Mechanical differences of sickle cell trait (SCT) and normal red blood cells

Yi Zheng, Mark A. Cachia, Ji Ge, Zhensong Xu, Chen Wang, Yu Sun

Research output: Contribution to journalArticlepeer-review

23 Scopus citations

Abstract

Sickle cell trait (SCT) is a condition in which an individual inherits one sickle hemoglobin gene (HbS) and one normal beta hemoglobin gene (HbA). It has been hypothesized that under extreme physical stress, the compromised mechanical properties of the red blood cells (RBCs) may be the underlying mechanism of clinical complications of sickle cell trait individuals. However, whether sickle cell trait (SCT) should be treated as physiologically normal remains controversial. In this work, the mechanical properties (i.e., shear modulus and viscosity) of individual RBCs were quantified using a microsystem capable of precisely controlling the oxygen level of RBCs' microenvironment.
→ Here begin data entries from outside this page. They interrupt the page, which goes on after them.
## src/rtl/core/sha256_pkg.sv

```systemverilog
// Constants, types and round functions of the SHA-256 hash engine.
package sha256_pkg;

  localparam int NUM_ROUNDS  = 64;
  localparam int BLOCK_WORDS = 16;
  localparam int OUT_WORDS   = 8;
  localparam int RND_W       = $clog2(NUM_ROUNDS);
  localparam int WCNT_W      = $clog2(BLOCK_WORDS);
  localparam int OUT_IDX_W   = $clog2(OUT_WORDS);

  localparam logic [7:0] PAD_BYTE = 8'h80;
  // Word positions of the two length words inside the final block.
  localparam logic [WCNT_W-1:0] LEN_HI_POS = WCNT_W'(BLOCK_WORDS - 2);
  localparam logic [WCNT_W-1:0] LEN_LO_POS = WCNT_W'(BLOCK_WORDS - 1);

  typedef enum logic [5:0] {
    ST_IDLE   = 6'b000001,
    ST_ROUND  = 6'b000010,
    ST_UPDATE = 6'b000100,
    ST_PAD    = 6'b001000,
    ST_LEN    = 6'b010000,
    ST_OUT    = 6'b100000
  } sha_state_t;

  localparam logic [31:0] HASH_IV [8] = '{
    32'h6a09e667, 32'hbb67ae85, 32'h3c6ef372, 32'ha54ff53a,
    32'h510e527f, 32'h9b05688c, 32'h1f83d9ab, 32'h5be0cd19
  };

  localparam logic [31:0] K_TABLE [NUM_ROUNDS] = '{
    32'h428a2f98, 32'h71374491, 32'hb5c0fbcf, 32'he9b5dba5,
    32'h3956c25b, 32'h59f111f1, 32'h923f82a4, 32'hab1c5ed5,
    32'hd807aa98, 32'h12835b01, 32'h243185be, 32'h550c7dc3,
    32'h72be5d74, 32'h80deb1fe, 32'h9bdc06a7, 32'hc19bf174,
    32'he49b69c1, 32'hefbe4786, 32'h0fc19dc6, 32'h240ca1cc,
    32'h2de92c6f, 32'h4a7484aa, 32'h5cb0a9dc, 32'h76f988da,
    32'h983e5152, 32'ha831c66d, 32'hb00327c8, 32'hbf597fc7,
    32'hc6e00bf3, 32'hd5a79147, 32'h06ca6351, 32'h14292967,
    32'h27b70a85, 32'h2e1b2138, 32'h4d2c6dfc, 32'h53380d13,
    32'h650a7354, 32'h766a0abb, 32'h81c2c92e, 32'h92722c85,
    32'ha2bfe8a1, 32'ha81a664b, 32'hc24b8b70, 32'hc76c51a3,
    32'hd192e819, 32'hd6990624, 32'hf40e3585, 32'h106aa070,
    32'h19a4c116, 32'h1e376c08, 32'h2748774c, 32'h34b0bcb5,
    32'h391c0cb3, 32'h4ed8aa4a, 32'h5b9cca4f, 32'h682e6ff3,
    32'h748f82ee, 32'h78a5636f, 32'h84c87814, 32'h8cc70208,
    32'h90befffa, 32'ha4506ceb, 32'hbef9a3f7, 32'hc67178f2
  };

  function automatic logic [31:0] big_sig0(input logic [31:0] x);
    return {x[1:0], x[31:2]} ^ {x[12:0], x[31:13]} ^ {x[21:0], x[31:22]};
  endfunction

  function automatic logic [31:0] big_sig1(input logic [31:0] x);
    return {x[5:0], x[31:6]} ^ {x[10:0], x[31:11]} ^ {x[24:0], x[31:25]};
  endfunction

  function automatic logic [31:0] small_sig0(input logic [31:0] x);
    return {x[6:0], x[31:7]} ^ {x[17:0], x[31:18]} ^ {3'b000, x[31:3]};
  endfunction

  function automatic logic [31:0] small_sig1(input logic [31:0] x);
    return {x[16:0], x[31:17]} ^ {x[18:0], x[31:19]} ^ {10'b0, x[31:10]};
  endfunction

endpackage

```

## src/rtl/core/sha256_hash_engine.sv

```systemverilog
// SHA-256 hash engine: byte packing, padding, round sequencer and digest output.
// Each accepted word enters the block; a full 16-word block then runs 64 rounds on the
// one shared round unit and a hash update, and no word is taken until that is done. A
// last word adds the pad word, zero fill and high length word per padded block, the low
// length word and one or two compressions; then eight digest words follow, at best one
// per cycle while m_tready is high.
// Reset (rst, synchronous, active high) loads the initial hash and empties the block.
module sha256_hash_engine
  import sha256_pkg::*;
(
  input  logic        clk,
  input  logic        rst,
  // Message words in.
  input  logic        s_tvalid,
  output logic        s_tready,
  input  logic [31:0] s_tdata,   // [31:0] data_word
  input  logic [2:0]  s_tuser,   // [2:0] valid_bytes
  input  logic        s_tlast,   // last word of the message
  // Digest words out.
  output logic        m_tvalid,
  input  logic        m_tready,
  output logic [31:0] m_tdata,   // [31:0] digest_word
  output logic        m_tlast    // eighth digest word
);

  // The block lives in a 16-word shift register: words enter at the top and the
  // oldest word sits at position zero. During compression the same register
  // serves as the message schedule window, so all of its taps are fixed.
  sha_state_t state, state_next;

  logic [31:0] w     [BLOCK_WORDS];
  logic [31:0] hash  [8];
  logic [31:0] vars  [8];

  logic [WCNT_W-1:0]    wcnt;       // whole words held in the block
  logic [31:0]          acc;        // partial word, bytes left-aligned, unused bytes zero
  logic [1:0]           accn;       // bytes held in acc
  logic [60:0]          msg_bytes;
  logic [RND_W-1:0]     rnd;
  logic [OUT_IDX_W-1:0] out_idx;
  logic                 last_pend;  // the message ended; padding still to come
  logic                 pad_done;   // the 0x80 byte has been placed
  logic                 final_blk;  // the block being compressed holds the length

  // Input byte packing.
  logic [2:0]  n_sat;
  logic [31:0] data_masked;
  logic [55:0] combined;
  logic [2:0]  total;

  // Block fill and schedule shift.
  logic        fill_push;
  logic        shift_en;
  logic [31:0] shift_word;

  // Round unit.
  logic [31:0] t1, t2, sched_new;
  logic [63:0] bit_len;

  logic in_acc;
  logic out_acc;
  logic out_end;

  assign in_acc  = s_tvalid && s_tready;
  assign out_acc = m_tvalid && m_tready;
  assign out_end = out_acc && (out_idx == OUT_IDX_W'(OUT_WORDS - 1));

  assign s_tready = (state == ST_IDLE);
  assign m_tvalid = (state == ST_OUT);
  assign m_tdata  = hash[0];
  assign m_tlast  = (out_idx == OUT_IDX_W'(OUT_WORDS - 1));

  assign bit_len = {msg_bytes, 3'b000};

  // Byte counts above four are treated as four.
  always_comb begin
    n_sat = (s_tuser > 3'd4) ? 3'd4 : s_tuser;
    unique case (n_sat)
      3'd0:    data_masked = 32'h0;
      3'd1:    data_masked = {s_tdata[31:24], 24'h0};
      3'd2:    data_masked = {s_tdata[31:16], 16'h0};
      3'd3:    data_masked = {s_tdata[31:8], 8'h0};
      default: data_masked = s_tdata;
    endcase
    combined = {acc, 24'h0} | ({data_masked, 24'h0} >> {accn, 3'b000});
    total    = {1'b0, accn} + n_sat;
  end

  // One SHA-256 round on the working variables, plus the next schedule word.
  always_comb begin
    t1 = vars[7] + big_sig1(vars[4]) + ((vars[4] & vars[5]) ^ (~vars[4] & vars[6]))
       + K_TABLE[rnd] + w[0];
    t2 = big_sig0(vars[0])
       + ((vars[0] & vars[1]) ^ (vars[0] & vars[2]) ^ (vars[1] & vars[2]));
    sched_new = w[0] + small_sig0(w[1]) + w[9] + small_sig1(w[14]);
  end

  // What enters the top of the block register this cycle.
  always_comb begin
    fill_push  = 1'b0;
    shift_word = sched_new;
    unique case (state)
      ST_IDLE: begin
        fill_push  = in_acc && (total >= 3'd4);
        shift_word = combined[55:24];
      end
      ST_PAD: begin
        fill_push = 1'b1;
        if (!pad_done) begin
          shift_word = acc | ({PAD_BYTE, 24'h0} >> {accn, 3'b000});
        end else if (wcnt == LEN_HI_POS) begin
          shift_word = bit_len[63:32];
        end else begin
          shift_word = 32'h0;
        end
      end
      ST_LEN: begin
        fill_push  = 1'b1;
        shift_word = bit_len[31:0];
      end
      default: begin
        fill_push  = 1'b0;
        shift_word = sched_new;
      end
    endcase
    shift_en = fill_push || (state == ST_ROUND);
  end

  always_comb begin
    state_next = state;
    unique case (state)
      ST_IDLE: begin
        if (in_acc) begin
          if ((total >= 3'd4) && (wcnt == LEN_LO_POS)) begin
            state_next = ST_ROUND;
          end else if (s_tlast) begin
            state_next = ST_PAD;
          end
        end
      end
      ST_ROUND: begin
        if (rnd == RND_W'(NUM_ROUNDS - 1)) begin
          state_next = ST_UPDATE;
        end
      end
      ST_UPDATE: begin
        if (!last_pend) begin
          state_next = ST_IDLE;
        end else if (final_blk) begin
          state_next = ST_OUT;
        end else begin
          state_next = ST_PAD;
        end
      end
      ST_PAD: begin
        if (wcnt == LEN_LO_POS) begin
          state_next = ST_ROUND;
        end else if (pad_done && (wcnt == LEN_HI_POS)) begin
          state_next = ST_LEN;
        end
      end
      ST_LEN: begin
        state_next = ST_ROUND;
      end
      ST_OUT: begin
        if (out_end) begin
          state_next = ST_IDLE;
        end
      end
      default: begin
        state_next = ST_IDLE;
      end
    endcase
  end

  // Block and schedule register; no reset, every word is written before use.
  always_ff @(posedge clk) begin
    if (shift_en) begin
      for (int i = 0; i < BLOCK_WORDS - 1; i++) begin
        w[i] <= w[i + 1];
      end
      w[BLOCK_WORDS - 1] <= shift_word;
    end
  end

  // Working variables: loaded from the hash when a block fills, then one round a cycle.
  always_ff @(posedge clk) begin
    if (fill_push && (wcnt == LEN_LO_POS)) begin
      vars <= hash;
    end else if (state == ST_ROUND) begin
      vars[7] <= vars[6];
      vars[6] <= vars[5];
      vars[5] <= vars[4];
      vars[4] <= vars[3] + t1;
      vars[3] <= vars[2];
      vars[2] <= vars[1];
      vars[1] <= vars[0];
      vars[0] <= t1 + t2;
    end
  end

  always_ff @(posedge clk) begin
    if (rst) begin
      state     <= ST_IDLE;
      hash      <= HASH_IV;
      wcnt      <= '0;
      acc       <= '0;
      accn      <= '0;
      msg_bytes <= '0;
      rnd       <= '0;
      out_idx   <= '0;
      last_pend <= 1'b0;
      pad_done  <= 1'b0;
      final_blk <= 1'b0;
    end else begin
      state <= state_next;
      if (fill_push) begin
        wcnt <= wcnt + 1'b1;
      end
      unique case (state)
        ST_IDLE: begin
          rnd <= '0;
          if (in_acc) begin
            msg_bytes <= msg_bytes + 61'(n_sat);
            last_pend <= s_tlast;
            pad_done  <= 1'b0;
            final_blk <= 1'b0;
            if (total >= 3'd4) begin
              acc  <= {combined[23:0], 8'h0};
              accn <= 2'(total - 3'd4);
            end else begin
              acc  <= combined[55:24];
              accn <= total[1:0];
            end
          end
        end
        ST_ROUND: begin
          rnd <= rnd + 1'b1;
        end
        ST_UPDATE: begin
          for (int i = 0; i < 8; i++) begin
            hash[i] <= hash[i] + vars[i];
          end
        end
        ST_PAD: begin
          rnd <= '0;
          if (!pad_done) begin
            pad_done <= 1'b1;
            acc      <= '0;
            accn     <= '0;
          end
        end
        ST_LEN: begin
          rnd       <= '0;
          final_blk <= 1'b1;
        end
        ST_OUT: begin
          if (out_end) begin
            // Digest delivered: start a fresh message.
            hash      <= HASH_IV;
            msg_bytes <= '0;
            out_idx   <= '0;
            last_pend <= 1'b0;
            final_blk <= 1'b0;
          end else if (out_acc) begin
            for (int i = 0; i < 7; i++) begin
              hash[i] <= hash[i + 1];
            end
            hash[7] <= hash[0];
            out_idx <= out_idx + 1'b1;
          end
        end
        default: begin
          rnd <= '0;
        end
      endcase
    end
  end

endmodule

```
Individual RBCs were deformed under shear stress. After the release of shear stress, the dynamic cell recovery process was captured and analyzed to extract the mechanical properties of single RBCs. The results demonstrate that RBCs from sickle cell trait individuals are inherently stiffer and more viscous than normal RBCs from healthy donors, but oxygen level variations do not alter their mechanical properties or morphology.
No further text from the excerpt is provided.